The smaller the distance, the smaller the error. Thus, the better the approximation. So the smallest distance gives the best approximation for

$x$. So we call the best approximation for

$x$ to be

$\hat{x}$.

**The Least-Squares Solution**
The set of least-square solutions of

$Ax=b$ matches with the non-empty set of solutions of the matrix equation

$A^T A \hat{x}=A^T b$.

In other words,

$A^T A \hat{x}=A^T b$

→$\hat{x} = (A^TA)^{-1}A^Tb$
Where

$x$ is the least square solutions of

$Ax=b$.

Keep in mind that

$x$ is not always a unique solution.
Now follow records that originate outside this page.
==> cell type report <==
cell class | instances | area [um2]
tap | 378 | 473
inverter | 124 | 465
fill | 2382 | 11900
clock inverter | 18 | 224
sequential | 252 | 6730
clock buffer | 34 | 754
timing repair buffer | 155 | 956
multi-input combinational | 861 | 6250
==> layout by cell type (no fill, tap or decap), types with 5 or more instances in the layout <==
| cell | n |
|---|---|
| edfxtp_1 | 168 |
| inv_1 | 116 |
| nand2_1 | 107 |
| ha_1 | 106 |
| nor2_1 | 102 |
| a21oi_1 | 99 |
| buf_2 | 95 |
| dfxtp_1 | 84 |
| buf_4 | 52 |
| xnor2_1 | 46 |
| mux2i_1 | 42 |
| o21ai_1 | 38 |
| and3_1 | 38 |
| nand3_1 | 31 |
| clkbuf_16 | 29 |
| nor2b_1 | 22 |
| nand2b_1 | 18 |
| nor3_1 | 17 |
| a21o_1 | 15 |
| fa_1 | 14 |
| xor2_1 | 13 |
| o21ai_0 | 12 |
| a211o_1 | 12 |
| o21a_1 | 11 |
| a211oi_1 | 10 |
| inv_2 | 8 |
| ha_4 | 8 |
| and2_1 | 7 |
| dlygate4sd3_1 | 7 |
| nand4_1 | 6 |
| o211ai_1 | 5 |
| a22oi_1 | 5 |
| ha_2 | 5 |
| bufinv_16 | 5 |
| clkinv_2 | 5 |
However, it is unique if one of the conditions hold:

1. The equation

$Ax=b$ has unique least-squares solution for each b in

$\Bbb{R}^m$.

2. The columns of

$A$ are linearly independent.

3. The matrix

$A^T A$ is invertible.

__The Least-Squares Error__
To find the least-squares error of the least-squares solution of

$Ax=b$, we compute

$\lVert b - A \hat{x} \rVert$
**Alternative Calculations to Least-Squares Solutions**
Let

$A$ be a

$m \times n$ matrix where

$a_1,\cdots,a_n$ are the columns of

$A$. If

$Col(A)=${

$a_1,\cdots,a_n$} form an orthogonal set, then we can find the least-squares solutions using the equation

$A \hat{x}=\hat{b}$
where

$\hat{b}=proj_{Col(A)}b.$
Let

$A$ be a

$m \times n$ matrix with linearly independent columns, and let

$A=QR$ be the

$QR$ factorization of

$A$. Then for each

$b$ in

$\Bbb{R}^m$, the equation

$Ax=b$ has a unique least-squares solution where

$\hat{x}=R^{-1} Q^T b$

→$R\hat{x}=Q^T b$